Empty the Dishwasher

True story: a few months ago, I walked into my apartment, and noticed the sink was overflowing with dishes. My first reaction: The dishwasher must be full.

I had been taught a few years ago that the main cause of crowding in the ED is boarding of admitted patients: patients who came to the ED, got admitted, and are waiting for beds upstairs. It seemed a bit odd at first, but the explanation makes sense. There are 3 possible causes: input, throughput, and output. Either there are too many patients coming to the ED; patient time in the ED is too long; or, we can't get patients out of the ED.

While the mainstream media and many policy people who aren't fluent with the topic are quick to attribute crowding to armies of low-acuity patients clogging up EDs with sore throats and ankle sprains, empirical evidence shows that's just not the case.

And it makes sense. If an admitted patient sits in the ED for an extra 6 hours, that's the equivalent load as 6 low-acuity patients who each take an hour. They may not take up a lot of physician time (although they do use some) they require a nurse, and a space in a room (or hallway).

Same idea with throughput. Although some emerging evidence suggests that throughput is a bigger factor than we thought. But much of this is probably due to EDs doing more comprehensive workups in order to avoid admitting patients.

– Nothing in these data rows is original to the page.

This is an optimization exercise on Yosys and OpenROAD, whose aim is small area, a short achievable clock period and few clock cycles per item, not a production implementation.
Function was checked by simulation only, so behaviour that the tests miss may differ from the original.
Power and IR drop assume default switching activity.

// MatrixMultiplication
module MatrixMultiplication (
    input clk,
    input reset,
    input start,
    input [71:0] A_flat,   
    input [71:0] B_flat,   
    output [71:0] C_flat,  
    output reg done
);
    reg s1;
    wire go = ~s1 & start;
    wire [7:0] Ar0 = s1 ? A_flat[48 +: 8] : A_flat[0 +: 8];
    wire [7:0] Bc0 = s1 ? B_flat[16 +: 8] : B_flat[0 +: 8];
    wire [7:0] Ar1 = s1 ? A_flat[56 +: 8] : A_flat[8 +: 8];
    wire [7:0] Bc1 = s1 ? B_flat[40 +: 8] : B_flat[24 +: 8];
    wire [7:0] Ar2 = s1 ? A_flat[64 +: 8] : A_flat[16 +: 8];
    wire [7:0] Bc2 = s1 ? B_flat[64 +: 8] : B_flat[48 +: 8];
    wire [7:0] x0_0 = Ar0;
    wire [7:0] y0_0 = B_flat[0 +: 8];
    wire [7:0] x0_1 = Ar1;
    wire [7:0] y0_1 = B_flat[24 +: 8];
    wire [7:0] x0_2 = Ar2;
    wire [7:0] y0_2 = B_flat[48 +: 8];
    wire p0_s0 = (x0_0[0] & y0_0[6]) ^ (x0_0[1] & y0_0[5]) ^ (x0_0[2] & y0_0[4]);
    wire p0_c0 = ((x0_0[0] & y0_0[6]) & (x0_0[1] & y0_0[5])) | ((x0_0[0] & y0_0[6]) & (x0_0[2] & y0_0[4])) | ((x0_0[1] & y0_0[5]) & (x0_0[2] & y0_0[4]));
    wire p0_s1 = (x0_0[0] & y0_0[7]) ^ (x0_0[1] & y0_0[6]) ^ (x0_0[2] & y0_0[5]);
    wire p0_c1 = ((x0_0[0] & y0_0[7]) & (x0_0[1] & y0_0[6])) | ((x0_0[0] & y0_0[7]) & (x0_0[2] & y0_0[5])) | ((x0_0[1] & y0_0[6]) & (x0_0[2] & y0_0[5]));
    wire p0_s2 = (x0_0[3] & y0_0[4]) ^ (x0_0[4] & y0_0[3]) ^ (x0_0[5] & y0_0[2]);
    wire p0_c2 = ((x0_0[3] & y0_0[4]) & (x0_0[4] & y0_0[3])) | ((x0_0[3] & y0_0[4]) & (x0_0[5] & y0_0[2])) | ((x0_0[4] & y0_0[3]) & (x0_0[5] & y0_0[2]));
    wire p0_s3 = (x0_0[6] & y0_0[1]) ^ (x0_0[7] & y0_0[0]) ^ (x0_1[0] & y0_1[7]);
    wire p0_c3 = ((x0_0[6] & y0_0[1]) & (x0_0[7] & y0_0[0])) | ((x0_0[6] & y0_0[1]) & (x0_1[0] & y0_1[7])) | ((x0_0[7] & y0_0[0]) & (x0_1[0] & y0_1[7]));
    wire p0_s4 = (x0_0[0] & y0_0[4]) ^ (x0_0[1] & y0_0[3]) ^ (x0_0[2] & y0_0[2]);
    wire p0_c4 = ((x0_0[0] & y0_0[4]) & (x0_0[1] & y0_0[3])) | ((x0_0[0] & y0_0[4]) & (x0_0[2] & y0_0[2])) | ((x0_0[1] & y0_0[3]) & (x0_0[2] & y0_0[2]));
    wire p0_s5 = (x0_0[0] & y0_0[5]) ^ (x0_0[1] & y0_0[4]) ^ (x0_0[2] & y0_0[3]);
    wire p0_c5 = ((x0_0[0] & y0_0[5]) & (x0_0[1] & y0_0[4])) | ((x0_0[0] & y0_0[5]) & (x0_0[2] & y0_0[3])) | ((x0_0[1] & y0_0[4]) & (x0_0[2] & y0_0[3]));
    wire p0_s6 = (x0_0[3] & y0_0[2]) ^ (x0_0[4] & y0_0[1]) ^ (x0_0[5] & y0_0[0]);
  ...
clock: 10.0 ns
lec_check: 0
cap_margin: 20
core_margin: 2
core_utilization: 40
setup_slack_margin: 5
slew_margin: 20
tns_end_percent: 0
standard.sh (not shown) runs the stock make flow with config.mk's settings and CLKGATE_MAP_FILE= SYNTH_SCRIPT=/design/flow/synth_recipe.tcl, a recipe that flattens the netlist after the stock synthesis.
==> flow/flow/run.sh <==
#!/bin/bash
# Standard layout with two changes: Yosys's synth skips its early generic ABC pass
# (-noabc; the final ABC mapping still runs), so the full and half adders it finds
# keep their polarity, and the port buffers are the smallest buffer cell.
set -euo pipefail
export SYNTH_ARGS="-noabc"
export BUFFER_PORTS_ARGS="-buffer_cell sky130_fd_sc_hd__buf_1"
bash standard.sh finish > standard_make.log 2>&1
The first run completed without violations.
Testbench counts at the start, summed over its fixed seeds: cycles 1,920, items 960.
Source: an optimization exercise on an open RTL-to-GDS flow (aim: small area and a short achievable clock period). Production flows keep margins and buffers that such runs may drop.
RTL that was checked went through simulation tests only; none was proved equivalent to the original.
No activity file was given, so power comes from the tool's default toggle rates. The clock port is modelled as an ideal driver; clocking choices that lean on that would not hold on a real chip.

==> flow/design.v (excerpt) <==
module bist #(
    parameter size   = 6,
    parameter length = 8,
    parameter AOI3   = 1       
) (
    input  logic             clk,
    input  logic             rst,
    input  logic             start,
    input  logic             csin,
    input  logic             rwbarin,
    input  logic             opr,
    input  logic [size-1:0]  address,
    input  logic [length-1:0] datain,
    output logic [length-1:0] dataout,
    output logic              fail
);
Size: about 1100 cells after synthesis, ~530 flip-flops, about 29 I/O pins, ~20000 µm² of cells after synthesis.
export LEC_CHECK = 0
export CAP_MARGIN = 20
export CORE_MARGIN = 2
export CORE_UTILIZATION = 40
export SETUP_SLACK_MARGIN = 2.9
export SLEW_MARGIN = 20
export SYNTH_HIERARCHICAL = 1
create_clock -name core_clock -period 5.5 [get_ports {clk}]
standard.sh (not shown) runs the stock make flow with config.mk's settings and CLKGATE_MAP_FILE= SYNTH_SCRIPT=/design/flow/synth_recipe.tcl, a recipe that flattens the netlist after the stock synthesis.
==> flow/flow/run.sh <==
#!/bin/bash
# The standard layout (standard.sh), with plain buffers on the ports instead of
# the delay cells buffer_ports picks by default, and no dummy clock loads in CTS.
set -euo pipefail
export BUFFER_PORTS_ARGS="-buffer_cell sky130_fd_sc_hd__buf_2"
export CTS_ARGS="-sink_clustering_enable -repair_clock_nets -sink_clustering_size 30 -sink_clustering_max_diameter 100 -dont_use_dummy_load"
bash standard.sh > standard.log 2>&1
Then changed:
==> flow/run.sh (new file) <==
#!/bin/bash
# synth_recipe.tcl (not shown) runs the flow's synth.tcl, then flattens the netlist and writes it again
# the make line also repeats each setting of config.mk as NAME=value (left out here)
make -C /OpenROAD-flow-scripts/flow DESIGN_CONFIG=/design/flow/config.mk WORK_HOME=/design/flow/orfs CLKGATE_MAP_FILE= SYNTH_SCRIPT=/design/flow/synth_recipe.tcl finish
CORE_UTILIZATION = 50   (was 40)
CTS_CLUSTER_DIAMETER = 100   (was not set)
CTS_CLUSTER_SIZE = 30   (was not set)
PLACE_DENSITY = 0.65   (was not set)
SETUP_SLACK_MARGIN = 2.7   (was 2.9)
removed: flow/flow/run.sh
removed: flow/standard.sh
Cell count drops by a few percent.
Via count drops slightly.
Total power barely changes.
Background: an optimization exercise with open tools, aiming at small area and a short achievable clock period. Do not read the settings as production practice. In this exercise RTL edits were held to simulation tests only and were not proved equivalent to the original. Power and IR drop assume default switching activity.

build 83:
==> flow/design.v <==
module FpAlign (
    input  [31:0] iA,
    input  [31:0] iB,
    output        oLs,
    output [7:0]  oLe,
    output [22:0] oLf,
    output [24:0] oSal,      
    output        oSticky,   
    output        oSub
);
    wire a_larger = iA[30:0] > iB[30:0];
    wire [7:0]  a_e = iA[30:23];
    wire [7:0]  b_e = iB[30:23];
    wire [7:0]  d_ab = a_e - b_e;
    wire [7:0]  d_ba = b_e - a_e;
    wire [7:0]  d = a_larger ? d_ab : d_ba;
    wire [31:0] l = a_larger ? iA : iB;
    wire [22:0] s_f = a_larger ? iB[22:0] : iA[22:0];
    wire [7:0]  s_e = a_larger ? b_e : a_e;
    assign oLs  = l[31];
    assign oLe  = l[30:23];
    assign oLf  = l[22:0];
    assign oSub = iA[31] ^ iB[31];
    wire   sez = (a_e == 8'b0) || (b_e == 8'b0);
    wire [24:0] x = {1'b1, s_f, 1'b0};
    assign oSal = (sez || d[7:5] != 3'b0) ? 25'b0 : (x >> d[4:0]);
    wire [22:0] mask;
    genvar i;
    generate
        for (i = 0; i < 23; i = i + 1) begin : g_mask
            assign mask[i] = (d >= i + 2);
        end
    endgenerate
    assign oSticky = !sez && (d <= 8'd47) && ((d >= 8'd25) || |(s_f & mask));
endmodule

So why is boarding such a pervasive problem? The reasoning is that hospital administrators think that hospitals generate more revenue from elective, procedural admissions than from ED admits. Therefore, elective surgical schedules are kept full in order to bring as as much revenue as possible, and the ED patients will still get admitted (after waiting for a while). If hospitals cancelled elective admissions because the hospital was full, they would forgo that revenue.

However, there is some evidence that this calculation is mistaken, and hospitals actually lose revenue by filling up the hospital, forcing the ED to go on diversion, so that critically ill patients are lost (and they pay pretty well).

Oh, and keeping the ED crowded leads to all sorts of badness for the patients, not just longer wait times but worse care.

Further, lack of space in rehab and nursing facilities (and lack of payment by insurers) is another hospital-output problem, particularly for public hospitals.

In addition to dialing down elective procedures, hospitals can help with crowding in a number of ways. Overall, a lot of it is a matter of hospital operations (the business/admin stuff, not the surgical stuff. coincidence?) Simple things like automatically calling housekeeping to clean a room when an inpatient is discharged.

Perhaps the best plan, concocted by Peter Viccellio, is brilliantly simple. If all the admitted patients can wait in the ED hallways, why can't we spread them throughout the inpatient hallways? There are certainly a lot of hallways and nurses upstairs, too. It's been shown to be safe, preferred by patients, and, not surprisingly, places that institute inpatient hallway boarding "magically" find beds for half of the hallway boarders fairly quickly.

Yet EDs across the nation are still crowded, most of the time, pretty much everywhere. Perhaps if hospitals made better decisions, things would be better -- for revenue, for healthcare workers, and for patients.